Minow extrapolates that if 35% is worth $150,000, then the other 65% is worth, as a
base, [$]278,571.43. Mr. Minow would add another 20% to the 65% value as a ‘control
premium.’ That is, a premium for a percentage that gives the buyer operating control of
the company. By Mr. Minow’s calculation, the 65% interest in [CNR] had a value in
January of 2011 of $334,285. Mr. Minow also testified that it is his understanding that
Mr. Turley only agreed to pay $100,000 for the 65% interest from Full House. Mr.
Minow concludes that this was far below the actual value.
       “The first problem with Mr. Minow’s analysis is that Mr. Turley bought more than
a 35% share of [CNR] from Belmont Station for his $150,000. He also bought Mr.
Roth’s dismissal from Belmont Station’s lawsuit. According to Mr. Turley, this
dismissal was necessary before Mr. Roth would agree to sell Full House’s 65% interest.
The value of the dismissal has to be deducted from the $150,000 before Mr. Minow’s
numbers can be recalculated. For example, if the value of the dismissal is $70,000, then
Mr. Turley paid $80,000 for the 35% share and the 65% is worth (with a 20% control
premium) $178,285. The court is not placing a $70,000 value on Mr. Roth’s dismissal,
but using this number as an example of how a figure would change Mr. Minow’s opinion.

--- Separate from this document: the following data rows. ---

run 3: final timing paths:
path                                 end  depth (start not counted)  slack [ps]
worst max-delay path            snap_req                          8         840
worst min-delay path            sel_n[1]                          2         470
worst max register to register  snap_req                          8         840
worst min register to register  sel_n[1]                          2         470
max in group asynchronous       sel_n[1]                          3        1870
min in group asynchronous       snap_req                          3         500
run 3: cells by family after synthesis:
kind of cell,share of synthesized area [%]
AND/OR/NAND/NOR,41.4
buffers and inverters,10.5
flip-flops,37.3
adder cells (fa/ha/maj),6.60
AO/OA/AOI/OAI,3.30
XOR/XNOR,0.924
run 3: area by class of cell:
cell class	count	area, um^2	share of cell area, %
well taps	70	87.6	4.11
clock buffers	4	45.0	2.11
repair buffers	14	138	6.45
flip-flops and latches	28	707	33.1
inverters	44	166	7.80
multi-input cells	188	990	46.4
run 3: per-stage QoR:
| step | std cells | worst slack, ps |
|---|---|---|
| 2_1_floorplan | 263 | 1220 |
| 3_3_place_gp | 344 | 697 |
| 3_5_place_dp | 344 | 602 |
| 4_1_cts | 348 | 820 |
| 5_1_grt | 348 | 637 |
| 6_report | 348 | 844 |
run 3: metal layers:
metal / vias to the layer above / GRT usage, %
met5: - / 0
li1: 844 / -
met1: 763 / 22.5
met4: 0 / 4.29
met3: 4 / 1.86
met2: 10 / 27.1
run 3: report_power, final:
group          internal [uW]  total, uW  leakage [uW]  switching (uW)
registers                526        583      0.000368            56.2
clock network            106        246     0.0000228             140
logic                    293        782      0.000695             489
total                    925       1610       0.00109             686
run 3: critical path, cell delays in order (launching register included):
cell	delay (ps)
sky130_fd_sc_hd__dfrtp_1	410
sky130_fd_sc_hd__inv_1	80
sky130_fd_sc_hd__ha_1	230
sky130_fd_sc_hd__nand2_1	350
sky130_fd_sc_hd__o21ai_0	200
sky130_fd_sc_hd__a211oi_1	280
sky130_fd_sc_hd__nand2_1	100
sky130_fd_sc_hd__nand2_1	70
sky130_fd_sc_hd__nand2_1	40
### src/rtl/clk_div_prog.sv
// clk_div_prog: multi-channel run-time programmable integer clock divider.
// Each channel emits a registered divided clock (high for (N+1)>>1 cycles of
// every N), a one-cycle tick on each rising edge of that clock, and a running
// flag. Divisor changes are pended and only take effect on a period boundary,
// and disabling a channel always lets the current period finish.
module clk_div_prog #(
   parameter int unsigned NUM_CH  = 2,
   parameter int unsigned CNT_W   = 8,
   parameter int unsigned DEF_DIV = 4,
   localparam int unsigned CH_W   = (NUM_CH > 1) ? $clog2(NUM_CH) : 1
) (
   input  logic              clk,
   input  logic              reset,
   input  logic              cfg_we,
   input  logic [CH_W-1:0]   cfg_ch,
   input  logic [CNT_W-1:0]  cfg_div,
   output logic              cfg_err,
   input  logic [NUM_CH-1:0] ch_en,
   output logic [NUM_CH-1:0] clk_out,
   output logic [NUM_CH-1:0] tick,
   output logic [NUM_CH-1:0] running
);

   typedef enum logic {
      ST_IDLE = 1'b0,
      ST_RUN  = 1'b1
   } state_t;

   localparam logic [CH_W:0]    NUM_CH_L  = NUM_CH[CH_W:0];
   localparam logic [CNT_W-1:0] DEF_DIV_L = DEF_DIV[CNT_W-1:0];
   localparam logic [CNT_W-1:0] MIN_DIV   = CNT_W'(2);

   // A write is accepted only for an existing channel and a divisor of two or more.
   logic cfg_legal;

   // Shared write qualification, decoded once for all channels.
   always_comb begin
      cfg_legal = cfg_we && ({1'b0, cfg_ch} < NUM_CH_L) && (cfg_div >= MIN_DIV);
   end

   // Rejected writes are reported one cycle later as a single-cycle pulse.
   always_ff @(posedge clk or posedge reset) begin
      if (reset) begin
         cfg_err <= 1'b0;
      end else begin
         cfg_err <= cfg_we && !cfg_legal;
      end
   end

   for (genvar g = 0; g < NUM_CH; g++) begin : g_ch
      state_t           state;
      state_t           state_nxt;
      logic [CNT_W-1:0] cnt;
      logic [CNT_W-1:0] div_act;
      logic [CNT_W-1:0] div_pend;
      logic             pend_valid;
      logic             clk_q;
      logic             tick_q;
      logic             wr_hit;
      logic             wrap;
      logic             start;
      logic             boundary;
      logic [CNT_W:0]   cnt_inc;
      logic [CNT_W:0]   half;

      // Per-channel decode of write target, period position and boundaries.
      always_comb begin
         wr_hit   = cfg_legal && (cfg_ch == CH_W'(g));
         wrap     = (state == ST_RUN) && (cnt == div_act - CNT_W'(1));
         start    = (state == ST_IDLE) && ch_en[g];
         boundary = start || wrap;
         cnt_inc  = {1'b0, cnt} + (CNT_W+1)'(1);
         half     = ({1'b0, div_act} + (CNT_W+1)'(1)) >> 1;
      end

      // State register.
      always_ff @(posedge clk or posedge reset) begin
         if (reset) begin
            state <= ST_IDLE;
         end else begin
            state <= state_nxt;
         end
      end

      // Next state: start on enable, park only at the end of a full period.
      always_comb begin
         state_nxt = state;
         case (state)
            ST_IDLE: if (ch_en[g]) state_nxt = ST_RUN;
            ST_RUN:  if (wrap && !ch_en[g]) state_nxt = ST_IDLE;
            default: state_nxt = ST_IDLE;
         endcase
      end

      // Output decode of the state.
      always_comb begin
         running[g] = (state == ST_RUN);
      end

      // Period counter and registered waveform/tick.
      always_ff @(posedge clk or posedge reset) begin
         if (reset) begin
            cnt    <= '0;
            clk_q  <= 1'b0;
            tick_q <= 1'b0;
         end else begin
            tick_q <= 1'b0;
            if (state == ST_IDLE) begin
               cnt   <= '0;
               clk_q <= 1'b0;
               if (ch_en[g]) begin
                  clk_q  <= 1'b1;
                  tick_q <= 1'b1;
               end
            end else if (wrap) begin
               cnt <= '0;
               if (ch_en[g]) begin
                  clk_q  <= 1'b1;
                  tick_q <= 1'b1;
               end else begin
                  clk_q <= 1'b0;
               end
            end else begin
               cnt   <= cnt_inc[CNT_W-1:0];
               clk_q <= (cnt_inc < half);
            end
         end
      end

      // Divisor hand-over: consume the pended value at a boundary, while a
      // write landing in that same cycle re-arms the pend for the next one.
      always_ff @(posedge clk or posedge reset) begin
         if (reset) begin
            div_act    <= DEF_DIV_L;
            div_pend   <= DEF_DIV_L;
            pend_valid <= 1'b0;
         end else begin
            if (boundary && pend_valid) begin
               div_act    <= div_pend;
               pend_valid <= 1'b0;
            end
            if (wr_hit) begin
               div_pend   <= cfg_div;
               pend_valid <= 1'b1;
            end
         end
      end

      assign clk_out[g] = clk_q;
      assign tick[g]    = tick_q;
   end

endmodule

### config.mk
export PLATFORM = sky130hd
export DESIGN_NAME = clk_div_prog
export DESIGN_NICKNAME = d
export VERILOG_FILES = /design/src/rtl/clk_div_prog.sv
export SDC_FILE = /design/constraint.sdc
export NUM_CORES = 1
export LEC_CHECK = 0
export CAP_MARGIN = 20
export CORE_ASPECT_RATIO = 0.5
export CORE_MARGIN = 5
export CORE_UTILIZATION = 45
export DETAILED_ROUTE_END_ITERATION = 8
export HOLD_SLACK_MARGIN = 0.05
export SLEW_MARGIN = 40
export SYNTH_ARGS = -nofsm -noshare
export SYNTH_HDL_FRONTEND = slang
export SYNTH_SLANG_ARGS = --single-unit
### constraint.sdc
create_clock -name clk -period 2.9 [get_ports clk]
set_clock_uncertainty 0.2 [all_clocks]
set_input_delay 0.58 -clock clk [delete_from_list [all_inputs] [get_ports clk]]
set_output_delay 0.58 -clock clk [all_outputs]
set_load 0.005 [all_outputs]
* After elaboration in Yosys (flattened, before gate mapping)
Cells that the tools add are included.
** Word-level totals
- Input port bits :: 14
- Logic and storage cells :: 70
- Output and inout port bits :: 7
- Bits in registers :: 57
** Operators by class
- Reductions and logical operators :: 19
- Order comparisons :: 3
- Bitwise gates (word level) :: 3
- Multiplexer cells :: 22
- Eq/ne operators :: 2
- $add $sub $neg :: 6
** Operators with widths (number)
- $add A8 B1 Y9 const B :: 4
- $mux W8 :: 4
- $lt A9 B8 Y1 :: 2
- $eq A8 B8 Y1 :: 2
- $mux W1 :: 16
- $sub A8 B1 Y8 const B :: 2
- $logic_and A1 B1 Y1 :: 12
- $ge A8 B2 Y1 const B :: 1
- $pmux W1 S2 :: 2
- $reduce_bool A2 Y1 :: 2
- $logic_not A1 Y1 :: 3
- $not A1 Y1 :: 3
- $logic_or A1 B1 Y1 :: 2

* Depth between registers and ports, before layout
- Word-level depth :: 7
- Gate-level depth with buffers :: 12
- Gate-level depth less buffers :: 11

* Least setup slack after synthesis
Ideal clock, no wire load.
- Path type :: reg-to-reg
- Start point :: reg g_ch[0].div_act[2]
- End point :: reg g_ch[0].clk_q
- Required time :: 2.624 ns
- Stages on the path, launching flop included :: 12
- Period minus slack after synthesis :: 2.499 ns
- Path buffers :: 1
- Library setup time :: 0.076 ns
- Data arrival time :: 2.223 ns
- Slack :: 0.401 ns
- Path through :: dfstp_2 > buf_2 > nand2_1 > nor3_1 > nand4_1 > xor2_1 > ha_1 > nand2_1 > nor4_1 > a2111oi_0 > o211ai_1 > o21bai_2
** On the way
- Longest elaborated chain between the ends :: 5
- Elaborated cells on any way between the ends :: 7
- Those cells by class :: add/sub (2); order compare (1); eq/ne (1); mux (2); reduce/logical (1)
** Ends and longest elaborated chain
- start: declaration :: line 54 : logic [CNT_W-1:0] div_act;
- start signal: assignment :: line 139 : div_act <= div_pend;
- parallel branches: the longest is 3 deep, another holds $add A8 B1 Y9
- $mux W1 * :: line 115 : end else if (wrap) begin
- $mux W1 * :: line 108 : if (state == ST_IDLE) begin
- end signal: assignment :: line 125 : clk_q <= (cnt_inc < half);
- end: declaration :: line 57 : logic clk_q;
Every way passes the cells marked *.
A chain may end at the register's enable or synchronous reset.

* Worst setup path in the final report
- Start point :: reg g_ch[1].div_act[0]
- End point :: reg g_ch[1].clk_q
** On the way
- Longest elaborated chain between the ends :: 5
- Elaborated cells on any way between the ends :: 7
- Those cells by class :: add/sub (2); order compare (1); eq/ne (1); mux (2); reduce/logical (1)
** Ends and longest elaborated chain (line)
- start: declaration :: 54
- start signal: assignment :: 139
- parallel branches: the longest is 3 deep, another holds $add A8 B1 Y9
- $mux W1 * :: 115
- $mux W1 * :: 108
- end signal: assignment :: 125
- end: declaration :: 57
Marks and branches as above.

==> implementation parameters <==
Parameter                              Value

Status
  Outcome ... finished clean

Logic synthesis
  Area of the mapped netlist ... 3830 sq um
  Top FF cell, synth ... dfrtp_1
  Distinct cell type count after synthesis ... 47
  Number of flops mapped to enable cells by yosys ... 0
  Per-instance average area after synthesis ... 10.3 sq um
  Sequential area share after synthesis ... 37.3%
  Flip-flop and latch count after synthesis ... 57
  Post-Synthesis Cells ... 371
  Net count of the mapped netlist ... 405
  Total of warnings raised by yosys ... 0
  Proportion of synthesized flip-flops having asynchronous set or reset ... 100%

Floorplan
  Die height ... 75.3 um
  Area of the die ... 10600 sq um
  Core Region ... 8140 sq um
  I/O pin total ... 21
  Core Rows ... 23
  Width of the die ... 141 um
  Initial Utilization ... 47.1%

Placed design
  Last weighted congestion value of the routability-driven placer ... 0.854
  Placed wire-length estimate after detailed placement ... 5730 um
  Placed Instances ... 492
  Port buffer count ... 20

Power and ir drop
  Switching share of power ... 21.5%
  Max VDD drop ... 286 uV
  Part of the total power dissipated in the clock network ... 53.8%
  Internal Dissipation ... 1.65 mW
  Register share of total power ... 40.9%
  Leak pwr ... 1.90 nW
  Net Switching ... 0.452 mW
  Combinational power share ... 5.3%
  Total power of the final layout ... 2.10 mW
  Power density over the cells ... 473 nW/um^2

STA
  Count of final hold-check violations ... 0
  Fmax ... 370 MHz
  RSZ-0062 raised after global routing ... no
  Final-report setup violation count ... 0
  Worst Tran Pin Value ... 0.530 ns
  Number of pins with negative max-slew slack in the final report ... 0
  Final setup TNS ... 0 ns
  Worst relative slew slack ... 64.6%
  Final min period ... 2.70 ns
  Period Utilization, post-route ... 93.2%

Layout
  Fraction of final layout cells with drive strength greater than 1 ... 15.9%
  Final Instance Count excl. Fillers ... 508
  Number of diodes added for antenna fixing ... 0
  Number of nets in the layout ... 425
  Number of fill cells ... 712
  P&R area growth vs syn ... 16.0%

Clock network
  Setup fix buffers added after clock tree synthesis ... 0
  Post-CTS Hold Buffers ... 0
  TritonCTS clock tree ... built
  Root Buffer ... clkbuf_16
  H-tree depth ... 3
  Clock latency on the worst-skew pair ... 0.34 ns
  Cts bufs inserted ... 9
  Clock transition at the registers of the reported paths ... 0.05 ns
  Maximum clock insertion buffer count ... 2
  Number of sinks handled by clock tree synthesis ... 57

Routing
  Wire length per cell ... 15.1 um
  Number of iterations in the first detailed-routing pass ... 6
  Total vias in the final route ... 2775
  Remaining DRCs ... 0
  DR vias/cell ... 5.46
  Number of routed nets with antenna violations ... 0
  DRC marker count from the first detailed-route iteration ... 160
  Routed wire length ... 7690 um

Flow run
  Max Cap Violations ... 0

Setup path
  Category of the worst setup path launch point ... flop
  Critical Path Fanout Max ... 7
  Worst setup path class ... flop to flop
  Setup crit end kind ... flop
  Arrival time reported for the critical path endpoint ... 2.77 ns
  Worst path required time ... 2.96 ns

Global routing
  Global route total overflow ... 0
  Global-route wire length before repair ... 13400 um
  Overall fraction of global-route tracks in use ... 16.2%
  Vias in the first global route ... 2954
  Largest net degree at the start of global routing ... 58
  Antenna violations before repair ... 0

Worst hold path
  Class of the tightest hold or removal check ... flop to flop
## synthesized netlist by cell type, drive strengths merged, types with 5 or more instances
cell | n | area share (%)
mux2i | 44 | 11
o21ai | 15 | 2.0
mux2 | 16 | 4.7
buf | 20 | 4.1
nor4 | 5 | 1.1
ha | 20 | 6.5
nand2 | 21 | 2.1
xnor2 | 21 | 4.8
clkbuf | 7 | 0.75
nor2 | 13 | 1.3
nor3b | 14 | 2.7
nand3 | 17 | 2.3
nor3 | 9 | 1.2
dfrtp | 53 | 35
a21oi | 9 | 1.4
xor2 | 23 | 5.3
a211oi | 5 | 0.98
inv | 11 | 1.1
nand4 | 6 | 0.98
## worst max-delay path, cell delays in order (launching register included)
cell,delay (ns)
dfrtp_1,0.48
inv_1,0.12
nor3_1,0.36
nand2_1,0.12
xor2_1,0.17
ha_1,0.33
a21o_1,0.17
a211oi_1,0.22
o21ai_0,0.12
o211ai_1,0.12
nand3_1,0.11
o21bai_2,0.11
## registers in the layout, indices dropped and copies added (netlist names)
name,cells
cfg_err,1
g_ch.tick_q,2
g_ch.state,2
g_ch.div_act,16
g_ch.div_pend,16
g_ch.cnt,16
g_ch.clk_q,2
g_ch.pend_valid,2
## power groups by stage
stage,sequential (mW),clock [mW],combinational [mW]
global route,0.866,1.20,0.126
finish,0.860,1.13,0.111
CTS,0.861,1.17,0.114
global placement,0.872,0,0.108
detailed placement,0.874,0,0.113
floorplan,0.863,0,0.0695
## final timing paths
| kind | start | end | slack, ns | cells after the start |
|---|---|---|---|---|
| worst max-delay path | g_ch[1].div_act[0] | g_ch[1].clk_q | 0.20 | 11 |
| worst min-delay path | g_ch[0].div_pend[4] | g_ch[0].div_pend[4] | 0.33 | 1 |
| worst max register to register | g_ch[1].div_act[0] | g_ch[1].clk_q | 0.20 | 11 |
| worst min register to register | g_ch[0].div_pend[4] | g_ch[0].div_pend[4] | 0.33 | 1 |
| max in group asynchronous | reset | g_ch[0].div_pend[2] | 1.78 | 3 |
| min in group asynchronous | reset | g_ch[1].div_pend[7] | 0.43 | 3 |
## metrics by stage
step	setup WS (ns)	hold WS, ns	area [sq um]	utilization, %
floorplan	0.401	0.290	3830	-
global placement	-0.0604	0.313	4120	50.6
detailed placement	-0.102	0.329	4120	50.6
CTS	0.183	0.341	4440	54.5
global route	0.0147	0.351	4450	54.6
finish	0.197	0.334	4450	54.6
## area by class of cell
| class | count | area, sq um | share of cell area (%) |
|---|---|---|---|
| repair buffers | 36 | 333 | 7.48 |
| clock inverters | 6 | 92.6 | 2.08 |
| multi-input cells | 276 | 2180 | 49.0 |
| clock buffers | 10 | 229 | 5.15 |
| inverters | 11 | 41.3 | 0.929 |
| well taps | 112 | 140 | 3.15 |
| flip-flops and latches | 57 | 1430 | 32.2 |
## what timing repair did
| item | in CTS | in global routing |
|---|---|---|
| resized for setup | 0 | 1 |
| endpoints found under the hold margin | 0 | 0 |
| endpoints found under the setup margin | 0 | 1 |
## metal layers
metal | vias up | part of all wire (%) | global-route usage (%)
met3 | 10 | 3.5 | 5.46
met2 | 38 | 50 | 29.2
met4 | 0 | 1.4 | 6.77
li1 | 1360 | - | -
met1 | 1367 | 45 | 18.1
met5 | - | 0 | 0
## cell usage in the layout, fill, tap and decap left out, types with 14 or more instances in the layout
cell	synthesis	layout
clkdlybuf4s50_1	0	20
mux2_2	16	16
ha_1	20	20
nor3b_1	14	14
dfrtp_1	53	53
xnor2_1	21	21
mux2i_1	44	44
xor2_1	23	23
buf_4	10	15
nand3_1	16	16
nand2_1	21	21
## cell families after synthesis
group / share of synthesized area [%]
muxes: 16.2
AOI/OAI and AO/OA: 8.13
DFF: 37.3
buffers and inverters: 5.94
xor gates and xnor gates: 10.1
adders and majority gates: 6.53
and+or+nand+nor: 15.8
No activity file was read; power rests on OpenSTA's default activity.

       “So, what then, is dismissal of Mr. Roth from Belmont Station’s lawsuit worth?
The answer lies in what Belmont Station was willing to take and what Mr. Roth would be
willing to pay for a dismissal. No testimony was offered in this regard. In fact, Mr. Roth
did not testify.
       “The next problem with Mr. Minow’s analysis lay in his assumption that Mr.
Turley agreed to pay $100,000 for Full House’s 65% share in [CNR]. Mr. Minow cannot
be blamed for this errant assumption as he was only given the purchase agreement
showing a purchase price of $100,000 (exhibit 33.) In fact, the evidence shows that Mr.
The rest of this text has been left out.